I am creating a Keda ScaledObject
in a cloud GPU provider which exposes various metrics via a Prometheus instance, e.g.:
apiVersion: keda.sh/v1alpha1
kind: ScaledObject
metadata:
name: [name]
namespace: [namespace]
spec:
cooldownPeriod: 30
fallback:
failureThreshold: 20
replicas: 0
maxReplicaCount: 4
minReplicaCount: 1
pollingInterval: 15
scaleTargetRef:
name: [deployment]
triggers:
- metadata:
metricName: gpu-util
metricType: Value
query: |-
avg(avg_over_time(DCGM_FI_DEV_GPU_UTIL[1m]))
serverAddress: [address]:9090
threshold: '80'
type: prometheus
DCGM_FI_DEV_GPU_UTIL
is an NVIDIA metric for GPU utilization. It creates a ScaledObject
that appears to be functioning normally:
$ kubectl describe scaledobject [name] -n [namespace]
Name: [name]
Namespace: [namespace]
Labels: scaledobject.keda.sh/name=[name]
Annotations: <none>
API Version: keda.sh/v1alpha1
Kind: ScaledObject
Metadata:
Creation Timestamp: 2023-04-28T01:27:50Z
Finalizers:
finalizer.keda.sh
Generation: 1
Resource Version: 36215438066
UID: [uid]
Spec:
Cooldown Period: 30
Fallback:
Failure Threshold: 20
Replicas: 0
Max Replica Count: 4
Min Replica Count: 1
Polling Interval: 15
Scale Target Ref:
Name: hashtop-1
Triggers:
Metadata:
Metric Name: gpu-util
Namespace: [namespace]
Query: avg(avg_over_time(DCGM_FI_DEV_GPU_UTIL[1m]))

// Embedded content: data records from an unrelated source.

==> src/rtl/bcd_to_bin_pkg.sv <==
// Shared definitions for the BCD-to-binary converter: FSM state encoding and
// the digit geometry / correction constants of the reverse double-dabble step.
// No ports; imported by every other file of the converter.
package bcd_to_bin_pkg;

    typedef enum logic [1:0] {
        IDLE = 2'd0,
        OP   = 2'd1,
        DONE = 2'd2
    } state_t;

    localparam int NUM_DIGITS = 4;
    localparam int DIGIT_W    = 4;
    // A shifted digit at or above 8 held a borrowed "10" from its upper
    // neighbour; subtracting 3 turns that binary 16/2 = 8 into the decimal 5.
    localparam int ADJ_THRESH = 8;
    localparam int ADJ_VAL    = 3;

endpackage

==> src/rtl/bcd_to_bin_if.sv <==
// Handshake/data bundle between a controller and the BCD-to-binary converter.
// master: drives start and the four BCD digits, observes ready/done_tick/bin.
// slave : the converter side, the mirror image of master.
interface bcd_to_bin_if #(
    parameter int W = 14
);
    logic         start;
    logic [3:0]   bcd3;
    logic [3:0]   bcd2;
    logic [3:0]   bcd1;
    logic [3:0]   bcd0;
    logic         ready;
    logic         done_tick;
    logic [W-1:0] bin;

    modport master (
        output start, bcd3, bcd2, bcd1, bcd0,
        input  ready, done_tick, bin
    );

    modport slave (
        input  start, bcd3, bcd2, bcd1, bcd0,
        output ready, done_tick, bin
    );
endinterface

==> src/rtl/bcd_to_bin_digit_adj.sv <==
// Purpose: per-digit correction of one reverse double-dabble step (>=8 -> -3).
// Latency: combinational, zero cycles.
// Backpressure: none; pure function of din_i.
// Ports: din_i - digit after the right shift, dout_o - corrected digit.
module bcd_digit_adj
    import bcd_to_bin_pkg::*;
(
    input  logic [DIGIT_W-1:0] din_i,
    output logic [DIGIT_W-1:0] dout_o
);

    always_comb begin
        dout_o = din_i;
        if (din_i >= DIGIT_W'(ADJ_THRESH)) begin
            dout_o = din_i - DIGIT_W'(ADJ_VAL);
        end
    end

endmodule

==> src/rtl/bcd_to_bin.sv <==
// Purpose: 4-digit packed BCD to unsigned binary, one result bit per clock.
// Latency: done_tick W cycles after the start edge; one conversion per W+2 cycles.
// Backpressure: start is only accepted while ready=1, otherwise ignored.
// Ports: clk, reset (synchronous, active-high); bus (slave modport) carries
//        start/bcd3..bcd0 in and ready/done_tick/bin out.
module bcd_to_bin
    import bcd_to_bin_pkg::*;
#(
    parameter int W = 14
) (
    input  logic         clk,
    input  logic         reset,
    bcd_to_bin_if.slave  bus
);

    localparam int CNT_W = $clog2(W + 1);
    localparam int REG_W = NUM_DIGITS * DIGIT_W;

    state_t             state_q, state_d;
    logic [CNT_W-1:0]   cnt_q,   cnt_d;
    logic [REG_W-1:0]   dig_q,   dig_d;
    logic [W-1:0]       bin_q,   bin_d;

    logic [REG_W-1:0]   dig_shift;
    logic [REG_W-1:0]   dig_adj;

    // The whole digit string shifts as one register; each digit's LSB falls
    // into the MSB of the digit below, and d0's LSB leaves toward bin.
    assign dig_shift = dig_q >> 1;

    for (genvar g = 0; g < NUM_DIGITS; g++) begin : g_adj
        bcd_digit_adj u_adj (
            .din_i  (dig_shift[g*DIGIT_W +: DIGIT_W]),
            .dout_o (dig_adj[g*DIGIT_W +: DIGIT_W])
        );
    end

    always_ff @(posedge clk) begin
        if (reset) begin
            state_q <= IDLE;
            cnt_q   <= '0;
            dig_q   <= '0;
            bin_q   <= '0;
        end else begin
            state_q <= state_d;
            cnt_q   <= cnt_d;
            dig_q   <= dig_d;
            bin_q   <= bin_d;
        end
    end

    always_comb begin
        state_d = state_q;
        cnt_d   = cnt_q;
        dig_d   = dig_q;
        bin_d   = bin_q;

        case (state_q)
            IDLE: begin
                if (bus.start) begin
                    dig_d   = {bus.bcd3, bus.bcd2, bus.bcd1, bus.bcd0};
                    bin_d   = '0;
                    cnt_d   = CNT_W'(W);
                    state_d = OP;
                end
            end
            OP: begin
                dig_d = dig_adj;
                bin_d = {dig_q[0], bin_q[W-1:1]};
                cnt_d = cnt_q - CNT_W'(1);
                // cnt_q==1 means this edge performs the last iteration.
                if (cnt_q == CNT_W'(1)) begin
                    state_d = DONE;
                end
            end
            DONE: begin
                state_d = IDLE;
            end
            default: begin
                state_d = IDLE;
            end
        endcase
    end

    assign bus.ready     = (state_q == IDLE);
    assign bus.done_tick = (state_q == DONE);
    assign bus.bin       = bin_q;

endmodule

==> src/flat_wrapper.sv <==
// flat-port wrapper written by rule: the top's interface ports become plain ports
module bcd_to_bin_flat import bcd_to_bin_pkg::*;
#(
    parameter int W = 14
)
  (clk, reset, bus_start, bus_bcd3, bus_bcd2, bus_bcd1, bus_bcd0, bus_ready, bus_done_tick, bus_bin);
  bcd_to_bin_if #(.W(W)) bus_i ();
  input  logic clk;
  input  logic reset;
  input wire logic [$bits(bus_i.start)-1:0] bus_start;
  input wire logic [$bits(bus_i.bcd3)-1:0] bus_bcd3;
  input wire logic [$bits(bus_i.bcd2)-1:0] bus_bcd2;
  input wire logic [$bits(bus_i.bcd1)-1:0] bus_bcd1;
  input wire logic [$bits(bus_i.bcd0)-1:0] bus_bcd0;
  output wire logic [$bits(bus_i.ready)-1:0] bus_ready;
  output wire logic [$bits(bus_i.done_tick)-1:0] bus_done_tick;
  output wire logic [$bits(bus_i.bin)-1:0] bus_bin;
  assign bus_i.start = bus_start;
  assign bus_i.bcd3 = bus_bcd3;
  assign bus_i.bcd2 = bus_bcd2;
  assign bus_i.bcd1 = bus_bcd1;
  assign bus_i.bcd0 = bus_bcd0;
  assign bus_ready = bus_i.ready;
  assign bus_done_tick = bus_i.done_tick;
  assign bus_bin = bus_i.bin;
  bcd_to_bin #(.W(W)) u_core (.clk(clk), .reset(reset), .bus(bus_i));
endmodule
==> config.mk <==
export PLATFORM = sky130hd
export DESIGN_NAME = bcd_to_bin_flat
export DESIGN_NICKNAME = d
export VERILOG_FILES = /design/src/rtl/bcd_to_bin_pkg.sv /design/src/rtl/bcd_to_bin_if.sv /design/src/rtl/bcd_to_bin_digit_adj.sv /design/src/rtl/bcd_to_bin.sv /design/src/flat_wrapper.sv
export SDC_FILE = /design/constraint.sdc
export NUM_CORES = 1
export LEC_CHECK = 0
export ABC_AREA = 1
export BUFFER_PORTS_ARGS = -buffer_cell sky130_fd_sc_hd__buf_2
export CORE_MARGIN = 3
export CORE_UTILIZATION = 45
export DETAILED_ROUTE_END_ITERATION = 12
export PLACE_DENSITY = 0.67
export SYNTH_ARGS = -nofsm -noshare
export SYNTH_HDL_FRONTEND = slang
export SYNTH_SLANG_ARGS = --single-unit
==> constraint.sdc <==
create_clock -name clk -period 1.9 [get_ports clk]
set_clock_uncertainty 0.2 [all_clocks]
set_input_delay 0.38 -clock clk [delete_from_list [all_inputs] [get_ports clk]]
set_output_delay 0.38 -clock clk [all_outputs]
set_load 0.05 [all_outputs]
* Word-level counts from Yosys, hierarchy flattened
Index checks and enable logic that the tools add are counted. W data, S select, Z words.
Operators by class: add/sub/neg operators 5, order comparisons 4, equal/unequal tests 5, mux-type cells 13, reductions and logical operators 4
Operators by type and width (count):
- $pmux W16 S2 | 1
- $pmux W14 S2 | 1
- $mux W4 | 5
- $mux W16 | 1
- $mux W14 | 1
- $ge A4 B4 Y1 const B | 3
- $sub A4 B2 Y4 const B | 3
- $pmux W4 S2 | 1
- $eq A4 B1 Y1 const B | 1
- $ge A3 B4 Y1 const B | 1
- $mux W2 | 2
- $pmux W2 S2 | 1
- $reduce_and A2 Y1 | 2
- $sub A3 B2 Y4 const B | 1
- $sub A4 B1 Y4 const B | 1
- $eq A2 B1 Y1 const B | 1
- $eq A2 B2 Y1 const B | 1
- $logic_not A2 Y1 | 1
- $ne A2 B1 Y1 const B | 1
- $ne A2 B2 Y1 const B | 1
- $reduce_bool A2 Y1 | 1
Word-level totals: flip-flop bits (word level) 36, bits of input ports 19, output and inout port bits 16, word-level logic and storage cells 35

* Logic depth before layout (Yosys ltp)
Gate-level depths: netlist of run 1.
depth after elaboration 3, gate-level depth with buffers 8, depth with buffers taken out 7

* Modules after synthesis
From an unflattened synthesis of run 1, not the netlist that was laid out.
Second synthesis, totals: cells, all modules 304, area, all modules 1958.1 um^2
By module, submodules not included:
- bcd_to_bin | times used 1, cells an instance 240, area each 1602.8 um^2, seq. area each 720.7 um^2
- bcd_digit_adj | times used 4, cells an instance 16, area each 88.8 um^2, seq. area each 0.0 um^2

* Least setup slack after synthesis of run 1
Ideal clock, no wire load.
path kind reg-to-output, from register u_core.state_q[1], to output port bus_done_tick, data arrival time 1130 ps, slack 190 ps, stages on the path, launching flop included 3, path buffers 0, cell sequence dfxtp_1 -> inv_2 -> nor2_1
Between the ends: cells in the longest elaborated chain, start to end 1
RTL lines:
- from (decl) | RTL line bcd_to_bin.sv:19 | state_t state_q, state_d;
- from (signal assigned) | RTL line bcd_to_bin.sv:45 | state_q <= state_d;
- $eq A2 B2 Y1 | RTL line bcd_to_bin.sv:86 | assign bus.done_tick = (state_q == DONE);
- to (decl) | RTL line flat_wrapper.sv:16 | output wire logic [$bits(bus_i.done_tick)-1:0] bus_done_tick;
Every way passes these cells.

* Final worst setup path of run 1
Ends and elaborated chain as after synthesis.

==> flow_summary.toml, run 1 <==
[floorplan]
design.portCount = 35
die_w_um = 68.24
fp.coreArea_mm2 = 0.003521
dieHeight_um = 68.24
start_util_pct = 49.50
die_area_mm2 = 0.004656
rows = 21

[job]
maxCapViolations = 0

[final_layout]
multi_input_area_um2 = 843.3
antenna_cells = 0
layout-drive-gt1-share_pct = 19.19
fin_cells = 317
num-fill-cells = 348
nets = 297
finish.utilization_pct = 57.57
seqCellArea_um2 = 720.7
area_growth_pct = 16.30

[clocking]
clock_path_buffers = 2
clk_pin_slew_ns = 0.07
cts-htree-levels = 2
cts_made_buffers = 5
cts.repair.resized = 0
postCtsSetupRepairBufs = 0
cts_root_buf = "clkbuf_8"
cts_sinks = 36
cts_hold_buf = 0
clk_latency_ns = 0.28
tritoncts = "yes"

[timing]
max_slew.worst_pin.slew_ns = 0.5626
final.min_clock_period_ns = 1.724
final_max_slew_viol_count = 0
period_share_pct = 90.76
hold_viol_final = 0
fmax_mhz = 579.9
setup_viol = 0
setup_tns_ns = 0
rsz0062_at_grt = "no"
whs_ns = 0.1385
relSlewSlack_pct = 62.45

[min_path]
hold_class = "in -> reg"
holdCritStartpoint = "bus_bcd3[3]"

[synthesis]
syn_inst = 239
yosys_warnings = 0
seq_area_frac_synth_pct = 41.35
avgSynthCellArea_um2 = 7.293
synth_nets = 266
synth_edf_count = 0
synth_top_area_share_pct = 41.35
synth_top_cells_by_count = "nand2_1 (58), dfxtp_1 (36), a21oi_1 (30)"
synth_area_leaders = "dfxtp_1 (41%), nand2_1 (12%), a21oi_1 (8.6%), o21ai_0 (8.3%), ha_1 (5.7%)"
yosys.area.top_type = "dfxtp_1"
synth_ff_type = "dfxtp_1"
synth_most_common_cell = "nand2_1"
async_reset_ff_share_pct = 0
ys_seq_elements = 36
syn-cell-area_mm2 = 0.001743
yosys.cell_types.count = 23

[worst_setup_path]
crit_type = "reg -> out"
critical_path.startpoint_type = "register"
cp-end-kind = "primary output"
critPathRequiredTime_ns = 1.32
startpoint = "u_core.state_q[1]"
r2r-start = "u_core.state_q[1]"
rrSetupSlack_ns = 0.30
cp_max_fo = 4
crit_arrival_ns = 1.14

[routing]
postRouteWirelength_um = 3650
viasPerCell = 4.978
ant_nets = 0
dr.first_iter.drc_count = 118
vias = 1578
dr.pass1.iters = 5
drc = 0
routedWlPerCell_um = 11.51

[grt]
grt_usage_pct = 16.75
grt_antenna_before_repair = 0
grt_max_degree = 31
gr-total-overflow = 0
grt_pass1_vias = 1364
grt_pass1_wl_um = 5858

[power]
p_total_w = 0.001892
p_leak_nw = 0.9226
peakVddDrop_uv = 814.3
power_per_cell_area_mw_per_mm2 = 933.6

[place]
place_inst = 309
gp_congestion = 0.7460
dp_hpwl_um = 2479
numPortBuffers = 34

[status]
status = "finished, final reports clean"
-- critical path: stages (launching register included) --
cell and delay, ns:
dfxtp_1 0.40, inv_2 0.10, nor2_1 0.09, buf_2 0.26
-- through the flow --
stage	instance area, um^2	setup slack [ns]
floorplan	1743	0.1897
global placement	1919	0.2888
detailed placement	1919	0.2717
CTS	2027	0.1616
global route	2027	0.1227
finish	2027	0.1756
-- cell families after synthesis --
kind of cell | Yosys count | synth area share, %
simple gates | 90 | 22.54
buf+inv | 38 | 10.26
compound gates | 67 | 20.10
flops | 36 | 41.35
fa+ha+maj | 8 | 5.743
-- metal layers --
| layer | track usage, % | wire (um) | vias up |
|---|---|---|---|
| li1 | - | - | 838 |
| met1 | 21.19 | 1738 | 707 |
| met2 | 27.08 | 1712 | 28 |
| met3 | 4.762 | 149 | 5 |
| met4 | 5.955 | 49 | 0 |
| met5 | 0 | 0 | - |
-- layout make-up --
class,instances,share of cell area [%]
Clock inverter,2,1.728
Sequential cell,36,35.56
Tap cell,46,2.840
Inverter,26,4.938
Timing Repair Buffer,36,9.753
Multi-Input combinational cell,165,41.61
Clock buffer,6,3.580
-- sequential cells by signal, indices dropped and copies added (netlist names) --
register	count
u_core.state_q	2
u_core.cnt_q	4
u_core.bus.bin	14
u_core.dig_q	16
-- power by group --
group | switching (W) | leakage [nW] | internal [W]
combinational | 0.000240 | 0.572 | 0.000127
sequential | 0.0000432 | 0.295 | 0.000814
clock | 0.000278 | 0.0552 | 0.000389
-- final timing paths --
path / to / depth (start not counted)
worst min register to register: u_core.bus.bin[13] / 2
worst max register to register: u_core.dig_q[4] / 7
worst min-delay path: u_core.dig_q[15] / 3
worst max-delay path: bus_done_tick / 3
-- placed cells by master (no fill, tap or decap), drive strengths merged --
cell type	n
clkbuf	6
nand3	16
o22ai	3
ha	8
a21oi	31
nor2	11
o211ai	3
buf	36
o21ai	30
clkinv	1
nand2	62
inv	26
bufinv	1
nand4	1
dfxtp	36
No activity file was read; power rests on OpenSTA's default activity.
==> inputs of run 2 (changes only) <==
clock period = 1.8 ns   (was 1.9 ns; I/O delays follow)
==> run 2 against run 1 <==
Against the previous run: utilization is essentially flat; sequential power grew 5.7%; final area is essentially flat; register-to-register slack is essentially flat; clock power shrank 10%; worst setup slack lost 0.011 ns; sequential share of layout area grew 0.084 points; via count is the same; non-clock buffer count grew 3; critical path type unchanged.
==> flow_summary.toml, run 2 (same netlist as run 1, synthesis figures left out) <==
[status]
status = "finished, final reports clean"

[grt]
grt_usage_pct = 17.19
grt_pass1_wl_um = 5954
grt_max_degree = 24
grt_antenna_before_repair = 0
grt_pass1_vias = 1354
gr-total-overflow = 0

[power]
p_leak_nw = 0.9291
peakVddDrop_uv = 585.0
power_per_cell_area_mw_per_mm2 = 932.8

[min_path]
hold_class = "in -> reg"
holdCritStartpoint = "bus_bcd3[3]"

[timing]
hold_viol_final = 0
final.min_clock_period_ns = 1.636
whs_ns = 0.1230
relSlewSlack_pct = 82.23
final_max_slew_viol_count = 0
setup_tns_ns = 0
fmax_mhz = 611.3
setup_viol = 0
max_slew.worst_pin.slew_ns = 0.2663
period_share_pct = 90.88
rsz0062_at_grt = "no"

[final_layout]
finish.utilization_pct = 57.53
mostFrequentLayoutCell = "nand2_1"
layout_common_cells = "nand2_1 (58), dfxtp_1 (35), buf_2 (33), a21oi_1 (30), o21ai_0 (29)"
largest_reg_flops = 16
multi_input_area_um2 = 843.3
fin_cells = 320
num-fill-cells = 358
antenna_cells = 0
nets = 300
seqCellArea_um2 = 721.9
area_growth_pct = 16.22
layout-drive-gt1-share_pct = 20.80
top_register = "u_core.dig_q"
finalInstanceArea_mm2 = 0.002026

[worst_setup_path]
crit_type = "reg -> out"
critical_path.startpoint_type = "register"
startpoint = "u_core.state_q[1]"
crit_arrival_ns = 1.08
cp_max_fo = 4
cp-end-kind = "primary output"
r2r-start = "u_core.state_q[1]"
critPathRequiredTime_ns = 1.24

[routing]
drc = 0
dr.pass1.iters = 4
ant_nets = 0
dr.first_iter.drc_count = 157
routedWlPerCell_um = 11.46
viasPerCell = 4.931
vias = 1578
postRouteWirelength_um = 3667

[clocking]
cts_sinks = 36
clk_pin_slew_ns = 0.07
cts-htree-levels = 2
tritoncts = "yes"
cts_hold_buf = 0
cts_root_buf = "clkbuf_8"
clock_path_buffers = 2
postCtsSetupRepairBufs = 0
clk_latency_ns = 0.29
cts_made_buffers = 5

[floorplan]
start_util_pct = 49.50
design.portCount = 35
die_w_um = 68.24
rows = 21
fp.coreArea_mm2 = 0.003521
dieHeight_um = 68.24
die_area_mm2 = 0.004656

[place]
placed_area_mm2 = 0.001929
place_inst = 312
numPortBuffers = 34
dp_hpwl_um = 2548
gp_congestion = 0.7607

[job]
maxCapViolations = 0
==> run 2: critical path: stages (launching register included) <==
cell and delay, ns:
dfxtp_2 0.37, inv_2 0.08, nor2_1 0.10, clkbuf_4 0.24
==> run 2: power breakdown <==
group          internal, W  switching (W)  total (W)
sequential        0.000860      0.0000463   0.000906
combinational     0.000133       0.000253   0.000385
clock             0.000305       0.000293   0.000598
==> run 2: stage by stage <==
| stage | total power (W) | worst slack, ns |
|---|---|---|
| 2_1_floorplan | 0.001227 | 0.1097 |
| 3_3_place_gp | 0.001300 | 0.2813 |
| 3_5_place_dp | 0.001307 | 0.2381 |
| 4_1_cts | 0.001900 | 0.06047 |
| 5_1_grt | 0.001989 | 0.07083 |
| 6_report | 0.001890 | 0.1642 |
==> run 2: layer usage <==
| metal | vias up | track usage [%] | routed length, um |
|---|---|---|---|
| li1 | 844 | - | - |
| met1 | 702 | 22.38 | 1808 |
| met2 | 30 | 26.35 | 1650 |
| met3 | 2 | 3.941 | 177 |
| met4 | 0 | 8.933 | 30 |
| met5 | - | 0 | 0 |
==> run 2: repair_timing <==
action,4_1_cts,5_1_grt
endpoints found under the setup margin,0,1
resized for setup,0,2
endpoints found under the hold margin,0,0
==> run 2: worst paths after layout <==
check                            to  slack [ns]  cells past startpoint
hold / removal     u_core.dig_q[15]        0.12                      3
setup reg to reg    u_core.dig_q[0]        0.29                      7
setup / recovery      bus_done_tick        0.16                      3
hold reg to reg   u_core.bus.bin[0]        0.27                      2
==> run 2: layout make-up <==
cell class	instances	area share, %
clock inverters	2	0.4941
repair buffers	39	10.38
clock buffers	6	4.077
well taps	46	2.841
flip-flops and latches	36	35.64
inverters	26	4.941
multi-input cells	165	41.63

Server Address: [url]:9090
Threshold: 80
Type: prometheus
Status:
Conditions:
Message: ScaledObject is defined correctly and is ready for scaling
Reason: ScaledObjectReady
Status: True
Type: Ready
Message: Scaling is not performed because triggers are not active
Reason: ScalerNotActive
Status: False
Type: Active
Message: No fallbacks are active on this scaled object
Reason: NoFallbackFound
Status: False
Type: Fallback
External Metric Names:
s0-prometheus-gpu-util
Health:
s0-prometheus-gpu-util:
Number Of Failures: 0
Status: Happy
Original Replica Count: 1
Scale Target GVKR:
Group: apps
Kind: Deployment
Resource: deployments
Version: v1
Scale Target Kind: apps/v1.Deployment
Events:
Type Reason Age From Message
---- ------ ---- ---- -------
Normal KEDAScalersStarted 78s keda-operator Started scalers watch
Normal ScaledObjectReady 63s (x2 over 78s) keda-operator ScaledObject is ready for scaling
When I run this query directly in Prometheus, I receive the results I expect:
# heavy utilization
$ curl '[url]/api/v1/query?query=avg(avg_over_time(DCGM_FI_DEV_GPU_UTIL\[1m\]))' | jq '.'
{
"status": "success",
"data": {
"resultType": "vector",
"result": [
{
"metric": {},
"value": [
1682728336,
"99"
]
}
]
}
}
Here I can see the result is "99"
% utilization. When the GPUs are idle it quickly goes to "0"
.
However, the HorizontalPodAutoscaler
that Keda creates does not seem to match this data. For example, when I have one GPU idle and Prometheus returns "0"
in the above query, the HPA looks like this:
# one GPU idle
$ kubectl get hpa
NAME REFERENCE TARGETS MINPODS MAXPODS REPLICAS AGE
[name] Deployment/[deployment] 19/80 (avg) 1 4 1 28m
The value hovers around 18-20
but never leaves that range. With four pegged GPUs the HPA reports very high numbers:
# Four GPUs 99% utilization
$ kubectl get hpa
NAME REFERENCE TARGETS MINPODS MAXPODS REPLICAS AGE
[name] Deployment/[deployment] 36117500m/80 (avg) 1 4 4 2m27s
As such, my desired autoscaling behavior cannot be achieved. Since this is in a cloud provider, I do not have direct access to the Keda Operator itself.
What can I change in the ScaledObject
definition to create an HPA that scales based on this GPU utilization metric from Prometheus?
This may be obvious to someone more experience with Prometheus, but through trial and error I solved the issue by limiting the query to a pod regex:
query: |-
sum(avg_over_time(DCGM_FI_DEV_GPU_UTIL{pod=~"gpu-.*"}[1m]))
I can only guess that the data returned from the Prometheus API was scoped differently than the data the Keda ScaledObject
was receiving, causing the mismatch.